Reputation: 3449
I have two functions which both take iterators as inputs. Is there a way to write a generator which I can supply to both functions as input, which would not require a reset
or a second pass through? I want to do one pass over the data, but supply the output to two functions: Example:
def my_generator(data):
for row in data:
yield row
gen = my_generator(data)
func1(gen)
func2(gen)
I know I could have two different generator instances, or reset
in between functions, but was wondering if there is a way to avoid doing two passes on the data. Note that func1/func2 themselves are NOT generators, which would be nice cause I could then have a pipeline.
The point here is to try and avoid a second pass over the data.
Upvotes: 7
Views: 1391
Reputation: 129
It is a little bit too late, but maybe will be helpful for someone. For simplicity I have added only one ChildClass, but the idea is to have multiple of them:
class BaseClass:
def on_yield(self, value: int):
raise NotImplementedError()
def summary(self):
raise NotImplementedError()
class ChildClass(BaseClass):
def __init__(self):
self._aggregated_value = 0
def on_yield(self, value: int):
self._aggregated_value += value
def summary(self):
print(f"Aggregated value={self._aggregated_value}")
class Generator():
def my_generator(self, data):
for row in data:
yield row
def calculate(self, generator, classes):
for index, value in enumerate(generator):
print(f"index={index}")
[_class.on_yield(value) for _class in classes]

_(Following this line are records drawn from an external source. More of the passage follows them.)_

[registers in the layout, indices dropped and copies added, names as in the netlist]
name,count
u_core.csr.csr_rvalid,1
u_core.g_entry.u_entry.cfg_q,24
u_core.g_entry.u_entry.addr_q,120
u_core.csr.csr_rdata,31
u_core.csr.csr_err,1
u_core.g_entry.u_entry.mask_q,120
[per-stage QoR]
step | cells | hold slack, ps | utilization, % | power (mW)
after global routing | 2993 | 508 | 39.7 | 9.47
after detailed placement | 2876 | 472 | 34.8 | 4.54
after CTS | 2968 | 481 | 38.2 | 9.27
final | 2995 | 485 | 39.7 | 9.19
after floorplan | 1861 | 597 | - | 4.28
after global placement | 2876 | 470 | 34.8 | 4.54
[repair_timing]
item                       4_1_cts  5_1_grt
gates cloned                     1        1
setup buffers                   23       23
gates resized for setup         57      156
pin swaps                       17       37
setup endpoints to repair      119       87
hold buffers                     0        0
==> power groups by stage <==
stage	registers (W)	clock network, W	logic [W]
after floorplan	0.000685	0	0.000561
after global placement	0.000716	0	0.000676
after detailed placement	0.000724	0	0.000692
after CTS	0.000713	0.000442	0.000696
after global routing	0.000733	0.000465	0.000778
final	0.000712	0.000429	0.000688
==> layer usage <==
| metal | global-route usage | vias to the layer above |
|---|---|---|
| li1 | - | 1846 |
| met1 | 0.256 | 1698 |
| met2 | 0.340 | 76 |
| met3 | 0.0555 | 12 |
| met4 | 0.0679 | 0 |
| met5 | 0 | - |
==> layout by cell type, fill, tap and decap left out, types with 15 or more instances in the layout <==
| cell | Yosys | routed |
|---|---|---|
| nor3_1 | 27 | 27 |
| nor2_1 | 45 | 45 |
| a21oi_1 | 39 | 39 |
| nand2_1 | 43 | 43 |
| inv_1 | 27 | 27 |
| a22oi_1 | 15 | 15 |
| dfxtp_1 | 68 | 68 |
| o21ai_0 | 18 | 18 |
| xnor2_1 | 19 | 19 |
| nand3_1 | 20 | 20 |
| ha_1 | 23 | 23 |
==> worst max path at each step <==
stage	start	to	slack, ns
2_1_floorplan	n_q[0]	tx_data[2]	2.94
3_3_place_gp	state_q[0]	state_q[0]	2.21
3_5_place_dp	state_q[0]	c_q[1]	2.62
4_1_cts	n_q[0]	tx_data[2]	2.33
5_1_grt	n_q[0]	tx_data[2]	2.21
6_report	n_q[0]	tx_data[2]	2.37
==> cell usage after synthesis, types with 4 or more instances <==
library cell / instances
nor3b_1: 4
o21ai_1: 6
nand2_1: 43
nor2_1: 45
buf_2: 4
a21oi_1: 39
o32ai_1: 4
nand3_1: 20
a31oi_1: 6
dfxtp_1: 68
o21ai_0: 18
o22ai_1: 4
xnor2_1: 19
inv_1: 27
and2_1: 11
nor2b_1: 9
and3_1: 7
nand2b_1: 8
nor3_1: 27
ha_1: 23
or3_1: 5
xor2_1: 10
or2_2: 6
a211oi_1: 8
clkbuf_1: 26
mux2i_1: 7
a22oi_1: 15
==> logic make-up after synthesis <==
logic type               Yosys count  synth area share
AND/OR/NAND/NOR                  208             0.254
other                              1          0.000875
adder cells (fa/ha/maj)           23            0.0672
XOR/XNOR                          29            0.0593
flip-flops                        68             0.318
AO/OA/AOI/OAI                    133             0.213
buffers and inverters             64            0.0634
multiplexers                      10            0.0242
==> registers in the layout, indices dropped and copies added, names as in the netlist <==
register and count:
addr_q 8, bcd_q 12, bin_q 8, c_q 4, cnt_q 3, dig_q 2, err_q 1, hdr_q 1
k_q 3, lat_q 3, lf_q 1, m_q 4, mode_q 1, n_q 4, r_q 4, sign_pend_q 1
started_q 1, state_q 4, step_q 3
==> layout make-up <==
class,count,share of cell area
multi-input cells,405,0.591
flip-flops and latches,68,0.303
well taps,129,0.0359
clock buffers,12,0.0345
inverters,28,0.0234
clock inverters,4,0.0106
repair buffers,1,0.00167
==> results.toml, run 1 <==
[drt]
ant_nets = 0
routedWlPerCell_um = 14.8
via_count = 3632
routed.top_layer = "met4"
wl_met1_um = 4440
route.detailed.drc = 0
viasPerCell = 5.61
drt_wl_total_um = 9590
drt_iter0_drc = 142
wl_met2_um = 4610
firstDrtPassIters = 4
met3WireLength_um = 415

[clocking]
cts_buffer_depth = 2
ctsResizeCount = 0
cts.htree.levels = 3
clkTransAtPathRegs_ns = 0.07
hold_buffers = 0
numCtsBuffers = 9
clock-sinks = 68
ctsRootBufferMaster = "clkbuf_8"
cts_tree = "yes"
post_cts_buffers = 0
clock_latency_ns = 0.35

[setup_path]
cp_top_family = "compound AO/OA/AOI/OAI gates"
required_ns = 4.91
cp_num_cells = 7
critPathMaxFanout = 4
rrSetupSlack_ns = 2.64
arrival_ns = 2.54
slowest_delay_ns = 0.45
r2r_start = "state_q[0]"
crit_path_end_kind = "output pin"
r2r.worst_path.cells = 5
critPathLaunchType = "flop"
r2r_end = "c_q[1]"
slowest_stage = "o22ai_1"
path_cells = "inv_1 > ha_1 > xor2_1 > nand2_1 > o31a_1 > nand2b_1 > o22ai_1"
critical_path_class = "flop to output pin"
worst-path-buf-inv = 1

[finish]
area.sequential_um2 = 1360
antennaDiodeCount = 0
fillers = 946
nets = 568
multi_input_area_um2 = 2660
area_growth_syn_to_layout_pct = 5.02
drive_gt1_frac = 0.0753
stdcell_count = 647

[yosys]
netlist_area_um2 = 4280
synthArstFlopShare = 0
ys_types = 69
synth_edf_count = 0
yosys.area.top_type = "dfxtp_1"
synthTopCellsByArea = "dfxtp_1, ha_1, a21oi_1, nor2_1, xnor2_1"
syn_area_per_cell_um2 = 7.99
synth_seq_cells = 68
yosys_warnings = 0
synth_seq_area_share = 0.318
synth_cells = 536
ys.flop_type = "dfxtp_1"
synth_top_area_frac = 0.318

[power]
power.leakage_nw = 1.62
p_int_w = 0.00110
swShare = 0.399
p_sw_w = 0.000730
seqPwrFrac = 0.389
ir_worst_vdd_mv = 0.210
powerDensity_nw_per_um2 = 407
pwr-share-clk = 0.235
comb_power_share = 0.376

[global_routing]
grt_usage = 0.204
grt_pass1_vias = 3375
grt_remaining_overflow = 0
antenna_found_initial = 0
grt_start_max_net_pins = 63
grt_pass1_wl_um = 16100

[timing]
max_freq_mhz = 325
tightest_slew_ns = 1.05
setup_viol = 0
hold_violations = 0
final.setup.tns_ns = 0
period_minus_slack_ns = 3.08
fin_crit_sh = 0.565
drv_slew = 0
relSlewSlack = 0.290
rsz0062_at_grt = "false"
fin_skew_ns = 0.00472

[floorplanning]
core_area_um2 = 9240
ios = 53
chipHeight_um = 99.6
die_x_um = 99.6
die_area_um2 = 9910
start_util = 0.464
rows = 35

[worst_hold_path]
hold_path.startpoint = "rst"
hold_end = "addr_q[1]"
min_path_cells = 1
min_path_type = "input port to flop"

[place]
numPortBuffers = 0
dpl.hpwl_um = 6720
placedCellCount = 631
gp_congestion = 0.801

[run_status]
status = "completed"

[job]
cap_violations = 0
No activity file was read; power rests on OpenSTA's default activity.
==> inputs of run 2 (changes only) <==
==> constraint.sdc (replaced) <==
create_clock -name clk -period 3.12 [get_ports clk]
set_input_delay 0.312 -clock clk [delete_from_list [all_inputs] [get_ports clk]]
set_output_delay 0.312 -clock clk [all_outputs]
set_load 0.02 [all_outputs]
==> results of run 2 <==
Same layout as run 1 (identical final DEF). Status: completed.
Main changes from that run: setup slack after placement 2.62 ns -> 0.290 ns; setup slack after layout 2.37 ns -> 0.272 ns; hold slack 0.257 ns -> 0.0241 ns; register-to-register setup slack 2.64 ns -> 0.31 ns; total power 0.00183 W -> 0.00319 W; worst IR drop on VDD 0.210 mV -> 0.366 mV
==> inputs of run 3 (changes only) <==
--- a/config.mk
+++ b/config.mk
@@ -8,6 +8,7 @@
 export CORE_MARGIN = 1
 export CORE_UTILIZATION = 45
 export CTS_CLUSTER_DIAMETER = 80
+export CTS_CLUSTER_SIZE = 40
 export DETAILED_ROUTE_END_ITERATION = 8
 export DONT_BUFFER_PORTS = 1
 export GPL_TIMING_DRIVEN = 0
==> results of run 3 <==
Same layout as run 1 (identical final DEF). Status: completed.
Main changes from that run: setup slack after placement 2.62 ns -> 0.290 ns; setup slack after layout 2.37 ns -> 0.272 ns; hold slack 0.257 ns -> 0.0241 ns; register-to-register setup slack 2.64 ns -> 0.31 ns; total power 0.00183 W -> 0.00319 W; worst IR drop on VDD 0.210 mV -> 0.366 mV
===== src/rtl/vocab_decoder.sv =====
// Vocabulary decoder: walks null-terminated words in SRAM to word number `id` and streams its bytes (null last).
// Optional VOCAB_DECODER_LEN_EN adds word_len, the count of non-null beats handshaken for the current word.
module vocab_decoder #(
  parameter int ADDR_WIDTH = 4,
  parameter int DATA_WIDTH = 8,
  parameter int ID_WIDTH   = 4,
  parameter int END_ADDR   = 2**ADDR_WIDTH-1
) (
  input  logic                  clk,
  input  logic                  rst_n,
  input  logic                  cs,
  input  logic [ID_WIDTH-1:0]   id,
  output logic                  mem_cs,
  output logic [ADDR_WIDTH-1:0] mem_addr,
  input  logic [DATA_WIDTH-1:0] mem_rdata,
  output logic [DATA_WIDTH-1:0] out_data,
  output logic                  out_valid,
  input  logic                  out_ready,
  output logic                  out_last,
  output logic                  busy,
  output logic                  done,
  output logic                  found
`ifdef VOCAB_DECODER_LEN_EN
  ,output logic [ADDR_WIDTH-1:0] word_len
`endif
);

  localparam logic [ADDR_WIDTH-1:0] LAST_ADDR = ADDR_WIDTH'(END_ADDR);

  typedef enum logic [1:0] {IDLE, SKIP, STREAM, DONE} state_t;

  state_t                state, state_nxt;
  logic [ADDR_WIDTH-1:0] addr;
  logic [ID_WIDTH-1:0]   remaining;
  logic                  pend;       // a read is in flight; mem_rdata belongs to addr this cycle
  logic                  wstart;     // the pending SKIP read sits at a word-start position
  logic                  have_char;
  logic                  start, hs, at_end, rd_null;

  assign start    = cs && (state == IDLE || state == DONE);
  assign hs       = out_valid && out_ready;
  assign at_end   = (addr == LAST_ADDR);
  assign rd_null  = (mem_rdata == '0);
  assign mem_addr = addr;
  assign busy     = (state == SKIP) || (state == STREAM);
  assign done     = (state == DONE);

  always_ff @(posedge clk or negedge rst_n) begin
    if (!rst_n) state <= IDLE;
    else        state <= state_nxt;
  end

  always_comb begin
    state_nxt = state;
    mem_cs    = 1'b0;
    case (state)
      IDLE, DONE: begin
        if (cs) state_nxt = (id == '0) ? STREAM : SKIP;
      end
      SKIP: begin
        mem_cs = !pend;
        if (pend) begin
          if (at_end || (rd_null && wstart))             state_nxt = DONE;
          else if (rd_null && remaining == ID_WIDTH'(1)) state_nxt = STREAM;
        end
      end
      STREAM: begin
        // Only refill when the output register is empty or about to drain a non-final beat.
        mem_cs = !pend && (!out_valid || (out_ready && !out_last));
        if (pend && rd_null && !have_char) state_nxt = DONE;
        if (hs && out_last)                state_nxt = DONE;
      end
      default: state_nxt = IDLE;
    endcase
  end

  always_ff @(posedge clk or negedge rst_n) begin
    if (!rst_n) begin
      addr      <= '0;
      remaining <= '0;
      pend      <= 1'b0;
      wstart    <= 1'b0;
      have_char <= 1'b0;
      found     <= 1'b0;
      out_data  <= '0;
      out_valid <= 1'b0;
      out_last  <= 1'b0;
    end else if (start) begin
      addr      <= '0;
      remaining <= id;
      pend      <= 1'b0;
      wstart    <= 1'b1;
      have_char <= 1'b0;
      found     <= 1'b0;
      out_valid <= 1'b0;
      out_last  <= 1'b0;
    end else begin
      if (mem_cs) pend <= 1'b1;
      case (state)
        SKIP: begin
          if (pend) begin
            pend   <= 1'b0;
            wstart <= rd_null;
            if (!at_end) addr <= addr + ADDR_WIDTH'(1);
            if (rd_null) remaining <= remaining - ID_WIDTH'(1);
          end
        end
        STREAM: begin
          if (hs) begin
            out_valid <= 1'b0;
            if (out_last) begin
              found    <= (out_data == '0);
              out_last <= 1'b0;
            end
          end
          // The register is always empty when read data returns, so loading never collides with a held beat.
          if (pend) begin
            pend <= 1'b0;
            if (!rd_null || have_char) begin
              out_data  <= mem_rdata;
              out_valid <= 1'b1;
              out_last  <= rd_null || at_end;
              have_char <= 1'b1;
              if (!at_end) addr <= addr + ADDR_WIDTH'(1);
            end
          end
        end
        default: ;
      endcase
    end
  end

`ifdef VOCAB_DECODER_LEN_EN
  always_ff @(posedge clk or negedge rst_n) begin
    if (!rst_n)                      word_len <= '0;
    else if (start)                  word_len <= '0;
    else if (hs && out_data != '0)   word_len <= word_len + ADDR_WIDTH'(1);
  end
`endif

endmodule
==> config.mk <==
export PLATFORM = sky130hd
export DESIGN_NAME = core_host_seq
export DESIGN_NICKNAME = d
export VERILOG_FILES = /design/src/rtl/core_host_seq.sv
export SDC_FILE = /design/constraint.sdc
export NUM_CORES = 1
export LEC_CHECK = 0
export ABC_AREA = 0
export ABC_CLOCK_PERIOD_IN_PS = 3700
export CAP_MARGIN = 20
export CORE_UTILIZATION = 29
export CTS_CLUSTER_SIZE = 28
export DETAILED_ROUTE_END_ITERATION = 8
export PLACE_DENSITY = 0.6
export SLEW_MARGIN = 15
export SYNTH_ARGS = -nofsm -noshare
export SYNTH_HDL_FRONTEND = slang
export SYNTH_SLANG_ARGS = --single-unit
==> constraint.sdc <==
create_clock -name Clk -period 3.7 [get_ports Clk]
set_input_delay 0.37 -clock Clk [delete_from_list [all_inputs] [get_ports Clk]]
set_output_delay 0.37 -clock Clk [all_outputs]
set_load 0.01 [all_outputs]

[_class.summary() for _class in classes]
if __name__ == '__main__':
child_classes = [ ChildClass(), ChildClass() ]
generator = Generator()
my_generator = generator.my_generator([1, 2, 3])
generator.calculate(my_generator, child_classes)
The output of this is:
index=0
index=1
index=2
Aggregated value=6
Aggregated value=6
Upvotes: 0
Reputation: 2581
You can either cache generators result into a list, or reset the generator to pass data into func2
. The problem is that if one have 2 loops, one needs to iterate over the data twice, so either one loads the data again and create a generator or one caches the entire result.
Solutions like itertools.tee
will also just create 2 iteratvies, which is basically the same as resetting the generator after first iteration. Of course it is syntactic sugar but it won't change the situation in the background.
If you have big data here, you have to merge func1
and func2
.
for a in gen:
f1(a)
f2(a)
In practice it can be a good idea to design code like this, so one has full control over iteration process and is able associate/compose maps and filters using a single iterative.
Upvotes: 3
Reputation: 5313
If using threads is an option, the generator may be consumed just once without having to store a possibly unpredictable number of yielded values between calls to the consumers. The following example runs the consumers in lock-step; Python 3.2 or later is needed for this implementation:
import threading
def generator():
for x in range(10):
print('generating {}'.format(x))
yield x
def tee(iterable, n=2):
barrier = threading.Barrier(n)
state = dict(value=None, stop_iteration=False)
def repeat():
while True:
if barrier.wait() == 0:
try:
state.update(value=next(iterable))
except StopIteration:
state.update(stop_iteration=True)
barrier.wait()
if state['stop_iteration']:
break
yield state['value']
return tuple(repeat() for i in range(n))
def func1(iterable):
for x in iterable:
print('func1 consuming {}'.format(x))
def func2(iterable):
for x in iterable:
print('func2 consuming {}'.format(x))
gen1, gen2 = tee(generator(), 2)
thread1 = threading.Thread(target=func1, args=(gen1,))
thread1.start()
thread2 = threading.Thread(target=func2, args=(gen2,))
thread2.start()
thread1.join()
thread2.join()
Upvotes: 3
Reputation: 126085
Python has an amazing catalog of handy functions. You find the ones related to iterators in itertools:
import itertools
def my_generator(data):
for row in data:
yield row
gen = my_generator(data)
gen1, gen2 = itertools.tee(gen)
func1(gen1)
func2(gen2)
However, this only makes sense if func1
and func2
don't consume all the elements, because if they do itertools.tee()
has to remember all the elements in gen
until gen2
is used.
To get around this, use only a few elements at a time. Or change func1
to call func2
. Or maybe even change func1
to be a lazy generator which returns the input and just pipe that into func2
.
Upvotes: 3